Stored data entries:
## design.v

```verilog
`timescale 1ns / 1ps
module VGA# 
  (
   )
   (
    input logic           clk,
    input logic           reset,
    output logic          hsync,
    output logic          vsync,
    output logic [15 : 0] rgb,
    input logic [15:0]    sdata,
    input logic           svalid,
    output logic          sready,
    input logic           slast
    );
   typedef enum           logic[0:0]{not_synced, synced} states;
   states state_reg, state_next;
   logic                  clk_en=0;
   localparam integer     CLK_DIV_VAL = 4;
   localparam logic [9:0] h_end = 800;
   localparam logic [9:0] h_left_boundary = 48;
   localparam logic [9:0] h_right_boundary = 16;
   localparam logic [9:0] h_writeback = 96;
   localparam logic [9:0] h_image = 640;
   localparam logic [9:0] v_end = 525;
   localparam logic [9:0] v_bottom_boundary = 10;
   localparam logic [9:0] v_upper_boundary = 33;
   localparam logic [9:0] v_writeback = 2;
   localparam logic [9:0] v_image = 480;
   localparam logic [9:0] v_resolution = 480;
   localparam logic [9:0] h_resolution = 640;
   logic [9:0]            h_counter_reg, h_counter_next;
   logic [9:0]            v_counter_reg, v_counter_next;   
   logic                  hsync_reg, hsync_next;
   logic                  vsync_reg, vsync_next;
   logic                  sready_reg, sready_next;
   logic [$clog2(CLK_DIV_VAL):0] clock_divider_reg, clock_divider_next;
   always_ff @(posedge clk)
     begin
        if (!reset) 
          begin
             clock_divider_reg <= 0;
             h_counter_reg <= 0;
             v_counter_reg <= 0;         
             hsync_reg <= 0;
             vsync_reg <= 0;
             state_reg <= not_synced;
             sready_reg <= 0;            
          end
        else 
          begin
             clock_divider_reg <= clock_divider_next;
             h_counter_reg <= h_counter_next;
             v_counter_reg <= v_counter_next;
             hsync_reg <= hsync_next;
             vsync_reg <= vsync_next;
             state_reg <= state_next;
             sready_reg <= sready_next;           
          end
     end
   always_comb
     begin
        clk_en = 1'b0;
        clock_divider_next = clock_divider_reg;      
        if(clock_divider_reg == (CLK_DIV_VAL - 1))
          begin
             clock_divider_next = 0;
             clk_en = 1'b1;             
          end
        else 
          begin
             clock_divider_next = clock_divider_reg + 1;                 
             clk_en = 1'b0;             
          end            
     end
   always_comb 
     begin
        h_counter_next = h_counter_reg;      
        if (clk_en == 1) 
          begin
             if (h_counter_reg == (h_end - 1))
               begin
                  h_counter_next = 0;
               end
             else
               begin
                  h_counter_next = h_counter_reg + 1;
               end
          end
     end
   always_comb
     begin
        v_counter_next = v_counter_reg;      
        if ((clk_en == 1) && (h_counter_reg == (h_end - 1)))
          begin
             if (v_counter_reg == (v_end - 1))
               begin
                  v_counter_next = 0;            
               end
             else
               begin
                  v_counter_next = v_counter_reg + 1;        
               end
          end
     end
   always_comb
     begin
        hsync_next = hsync_reg;
        if (h_counter_reg >= (h_image + h_right_boundary) && h_counter_reg <= (h_image + h_right_boundary + h_writeback - 1))
          begin
             hsync_next = 1'b0;
          end
        else
          begin
             hsync_next = 1'b1;
          end
     end
   always_comb
     begin
        vsync_next = vsync_reg;
        if ((v_counter_reg >= (v_image + v_bottom_boundary)) && (v_counter_reg <= (v_image + v_bottom_boundary + v_writeback - 1)))
          begin
             vsync_next = 1'b0;         
          end
        else
          begin
             vsync_next = 1'b1;
          end
     end
   always_comb
     begin
        sready_next = 0;
        case (state_reg)
          not_synced:
            begin
               sready_next = 0;
            end
          synced:
            begin
	       if(clk_en==1'b1 && svalid==1'b1 && h_counter_next < h_image && v_counter_next < v_image)
		 sready_next = 1;   
            end
        endcase
     end
   always_comb
     begin	
	rgb = 0;
	if (state_reg==synced && (h_counter_reg < h_resolution -1) && (v_counter_reg < v_resolution-1))             
	  begin
	     rgb = sdata;                           
	  end
     end
   always_comb
     begin	
	state_next = state_reg;        
	case (state_reg)
	  not_synced:             
	    begin
	       if(svalid == 1 && (h_counter_reg == h_end - 1) && (v_counter_reg == v_end - 1))             
		 state_next = synced; 
	    end
	  synced:
	    begin
	       if(slast && (h_counter_next != h_image - 1) && (v_counter_next != v_image - 1))
		 begin
		    state_next = not_synced;
		 end
	    end  
	endcase
     end
   assign vsync = vsync_reg;
   assign hsync = hsync_reg;
   assign sready = sready_reg;
endmodule
`timescale 1 ns / 1 ps
	module VGA_DMA_AXIS #
	(
		parameter integer C_S_AXIS_TDATA_WIDTH	= 32
	)
	(
        input wire VGA_SREADY,
        output wire VGA_SVALID,
        output wire [C_S_AXIS_TDATA_WIDTH-1 :0] VGA_SDATA,
        output wire VGA_SLAST,
		input wire  S_AXIS_ACLK,
		input wire  S_AXIS_ARESETN,
		output wire  S_AXIS_TREADY,
		input wire [C_S_AXIS_TDATA_WIDTH-1 : 0] S_AXIS_TDATA,
		input wire [(C_S_AXIS_TDATA_WIDTH/8)-1 : 0] S_AXIS_TSTRB,
		input wire  S_AXIS_TLAST,
		input wire  S_AXIS_TVALID
	);
	wire  	axis_ready;
    wire    axis_valid;
    wire [C_S_AXIS_TDATA_WIDTH-1 : 0]   axis_data;
    assign VGA_SLAST = S_AXIS_TLAST;
    assign S_AXIS_TREADY = axis_ready;
    assign axis_ready    =   VGA_SREADY;
    assign VGA_SVALID    = axis_valid;
    assign axis_valid    =  S_AXIS_TVALID;
    assign VGA_SDATA    = axis_data;
    assign axis_data = S_AXIS_TDATA;
	endmodule
`timescale 1 ns / 1 ps
	module VGA_DMA_v1_0 #
	(
		parameter integer C_S00_AXIS_TDATA_WIDTH	= 32
	)
	(
        output wire hsync,
        output wire vsync,
        output wire [15 : 0]rgb, 
		input wire  s00_axis_aclk,
		input wire  s00_axis_aresetn,
		output wire  s00_axis_tready,
		input wire [C_S00_AXIS_TDATA_WIDTH-1 : 0] s00_axis_tdata,
		input wire [(C_S00_AXIS_TDATA_WIDTH/8)-1 : 0] s00_axis_tstrb,
		input wire  s00_axis_tlast,
		input wire  s00_axis_tvalid
	);
    wire [15:0] VGA_SDATA;
    wire VGA_SREADY;
    wire VGA_SVALID;
    wire VGA_SLAST;
	VGA_DMA_AXIS # ( 
		.C_S_AXIS_TDATA_WIDTH(C_S00_AXIS_TDATA_WIDTH)
	) VGA_DMA_AXIS_inst (
		.S_AXIS_ACLK(s00_axis_aclk),
		.S_AXIS_ARESETN(s00_axis_aresetn),
		.S_AXIS_TREADY(s00_axis_tready),
		.S_AXIS_TDATA(s00_axis_tdata),
		.S_AXIS_TSTRB(s00_axis_tstrb),
		.S_AXIS_TLAST(s00_axis_tlast),
		.S_AXIS_TVALID(s00_axis_tvalid),
		.VGA_SREADY(VGA_SREADY),
		.VGA_SVALID(VGA_SVALID),
		.VGA_SDATA(VGA_SDATA),
		.VGA_SLAST(VGA_SLAST)
	);
	VGA #(
	     )
	     VGA_inst(.clk(s00_axis_aclk),
	              .reset(s00_axis_aresetn),
	              .rgb(rgb),
	              .sdata(VGA_SDATA),
	              .svalid(VGA_SVALID),
	              .sready(VGA_SREADY),
	              .slast(VGA_SLAST),
	              .hsync(hsync),
	              .vsync(vsync));
	endmodule
```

Exercise: Return all data verbatim.

Exercise solution:
## design.v

```verilog
`timescale 1ns / 1ps
module VGA# 
  (
   )
   (
    input logic           clk,
    input logic           reset,
    output logic          hsync,
    output logic          vsync,
    output logic [15 : 0] rgb,
    input logic [15:0]    sdata,
    input logic           svalid,
    output logic          sready,
    input logic           slast
    );
   typedef enum           logic[0:0]{not_synced, synced} states;
   states state_reg, state_next;
   logic                  clk_en=0;
   localparam integer     CLK_DIV_VAL = 4;
   localparam logic [9:0] h_end = 800;
   localparam logic [9:0] h_left_boundary = 48;
   localparam logic [9:0] h_right_boundary = 16;
   localparam logic [9:0] h_writeback = 96;
   localparam logic [9:0] h_image = 640;
   localparam logic [9:0] v_end = 525;
   localparam logic [9:0] v_bottom_boundary = 10;
   localparam logic [9:0] v_upper_boundary = 33;
   localparam logic [9:0] v_writeback = 2;
   localparam logic [9:0] v_image = 480;
   localparam logic [9:0] v_resolution = 480;
   localparam logic [9:0] h_resolution = 640;
   logic [9:0]            h_counter_reg, h_counter_next;
   logic [9:0]            v_counter_reg, v_counter_next;   
   logic                  hsync_reg, hsync_next;
   logic                  vsync_reg, vsync_next;
   logic                  sready_reg, sready_next;
   logic [$clog2(CLK_DIV_VAL):0] clock_divider_reg, clock_divider_next;
   always_ff @(posedge clk)
     begin
        if (!reset) 
          begin
             clock_divider_reg <= 0;
             h_counter_reg <= 0;
             v_counter_reg <= 0;         
             hsync_reg <= 0;
             vsync_reg <= 0;
             state_reg <= not_synced;
             sready_reg <= 0;            
          end
        else 
          begin
             clock_divider_reg <= clock_divider_next;
             h_counter_reg <= h_counter_next;
             v_counter_reg <= v_counter_next;
             hsync_reg <= hsync_next;
             vsync_reg <= vsync_next;
             state_reg <= state_next;
             sready_reg <= sready_next;           
          end
     end
   always_comb
     begin
        clk_en = 1'b0;
        clock_divider_next = clock_divider_reg;      
        if(clock_divider_reg == (CLK_DIV_VAL - 1))
          begin
             clock_divider_next = 0;
             clk_en = 1'b1;             
          end
        else 
          begin
             clock_divider_next = clock_divider_reg + 1;                 
             clk_en = 1'b0;             
          end            
     end
   always_comb 
     begin
        h_counter_next = h_counter_reg;      
        if (clk_en == 1) 
          begin
             if (h_counter_reg == (h_end - 1))
               begin
                  h_counter_next = 0;
               end
             else
               begin
                  h_counter_next = h_counter_reg + 1;
               end
          end
     end
   always_comb
     begin
        v_counter_next = v_counter_reg;      
        if ((clk_en == 1) && (h_counter_reg == (h_end - 1)))
          begin
             if (v_counter_reg == (v_end - 1))
               begin
                  v_counter_next = 0;            
               end
             else
               begin
                  v_counter_next = v_counter_reg + 1;        
               end
          end
     end
   always_comb
     begin
        hsync_next = hsync_reg;
        if (h_counter_reg >= (h_image + h_right_boundary) && h_counter_reg <= (h_image + h_right_boundary + h_writeback - 1))
          begin
             hsync_next = 1'b0;
          end
        else
          begin
             hsync_next = 1'b1;
          end
     end
   always_comb
     begin
        vsync_next = vsync_reg;
        if ((v_counter_reg >= (v_image + v_bottom_boundary)) && (v_counter_reg <= (v_image + v_bottom_boundary + v_writeback - 1)))
          begin
             vsync_next = 1'b0;         
          end
        else
          begin
             vsync_next = 1'b1;
          end
     end
   always_comb
     begin
        sready_next = 0;
        case (state_reg)
          not_synced:
            begin
               sready_next = 0;
            end
          synced:
            begin
	       if(clk_en==1'b1 && svalid==1'b1 && h_counter_next < h_image && v_counter_next < v_image)
		 sready_next = 1;   
            end
        endcase
     end
   always_comb
     begin	
	rgb = 0;
	if (state_reg==synced && (h_counter_reg < h_resolution -1) && (v_counter_reg < v_resolution-1))             
	  begin
	     rgb = sdata;                           
	  end
     end
   always_comb
     begin	
	state_next = state_reg;        
	case (state_reg)
	  not_synced:             
	    begin
	       if(svalid == 1 && (h_counter_reg == h_end - 1) && (v_counter_reg == v_end - 1))             
		 state_next = synced; 
	    end
	  synced:
	    begin
	       if(slast && (h_counter_next != h_image - 1) && (v_counter_next != v_image - 1))
		 begin
		    state_next = not_synced;
		 end
	    end  
	endcase
     end
   assign vsync = vsync_reg;
   assign hsync = hsync_reg;
   assign sready = sready_reg;
endmodule
`timescale 1 ns / 1 ps
	module VGA_DMA_AXIS #
	(
		parameter integer C_S_AXIS_TDATA_WIDTH	= 32
	)
	(
        input wire VGA_SREADY,
        output wire VGA_SVALID,
        output wire [C_S_AXIS_TDATA_WIDTH-1 :0] VGA_SDATA,
        output wire VGA_SLAST,
		input wire  S_AXIS_ACLK,
		input wire  S_AXIS_ARESETN,
		output wire  S_AXIS_TREADY,
		input wire [C_S_AXIS_TDATA_WIDTH-1 : 0] S_AXIS_TDATA,
		input wire [(C_S_AXIS_TDATA_WIDTH/8)-1 : 0] S_AXIS_TSTRB,
		input wire  S_AXIS_TLAST,
		input wire  S_AXIS_TVALID
	);
	wire  	axis_ready;
    wire    axis_valid;
    wire [C_S_AXIS_TDATA_WIDTH-1 : 0]   axis_data;
    assign VGA_SLAST = S_AXIS_TLAST;
    assign S_AXIS_TREADY = axis_ready;
    assign axis_ready    =   VGA_SREADY;
    assign VGA_SVALID    = axis_valid;
    assign axis_valid    =  S_AXIS_TVALID;
    assign VGA_SDATA    = axis_data;
    assign axis_data = S_AXIS_TDATA;
	endmodule
`timescale 1 ns / 1 ps
	module VGA_DMA_v1_0 #
	(
		parameter integer C_S00_AXIS_TDATA_WIDTH	= 32
	)
	(
        output wire hsync,
        output wire vsync,
        output wire [15 : 0]rgb, 
		input wire  s00_axis_aclk,
		input wire  s00_axis_aresetn,
		output wire  s00_axis_tready,
		input wire [C_S00_AXIS_TDATA_WIDTH-1 : 0] s00_axis_tdata,
		input wire [(C_S00_AXIS_TDATA_WIDTH/8)-1 : 0] s00_axis_tstrb,
		input wire  s00_axis_tlast,
		input wire  s00_axis_tvalid
	);
    wire [15:0] VGA_SDATA;
    wire VGA_SREADY;
    wire VGA_SVALID;
    wire VGA_SLAST;
	VGA_DMA_AXIS # ( 
		.C_S_AXIS_TDATA_WIDTH(C_S00_AXIS_TDATA_WIDTH)
	) VGA_DMA_AXIS_inst (
		.S_AXIS_ACLK(s00_axis_aclk),
		.S_AXIS_ARESETN(s00_axis_aresetn),
		.S_AXIS_TREADY(s00_axis_tready),
		.S_AXIS_TDATA(s00_axis_tdata),
		.S_AXIS_TSTRB(s00_axis_tstrb),
		.S_AXIS_TLAST(s00_axis_tlast),
		.S_AXIS_TVALID(s00_axis_tvalid),
		.VGA_SREADY(VGA_SREADY),
		.VGA_SVALID(VGA_SVALID),
		.VGA_SDATA(VGA_SDATA),
		.VGA_SLAST(VGA_SLAST)
	);
	VGA #(
	     )
	     VGA_inst(.clk(s00_axis_aclk),
	              .reset(s00_axis_aresetn),
	              .rgb(rgb),
	              .sdata(VGA_SDATA),
	              .svalid(VGA_SVALID),
	              .sready(VGA_SREADY),
	              .slast(VGA_SLAST),
	              .hsync(hsync),
	              .vsync(vsync));
	endmodule
```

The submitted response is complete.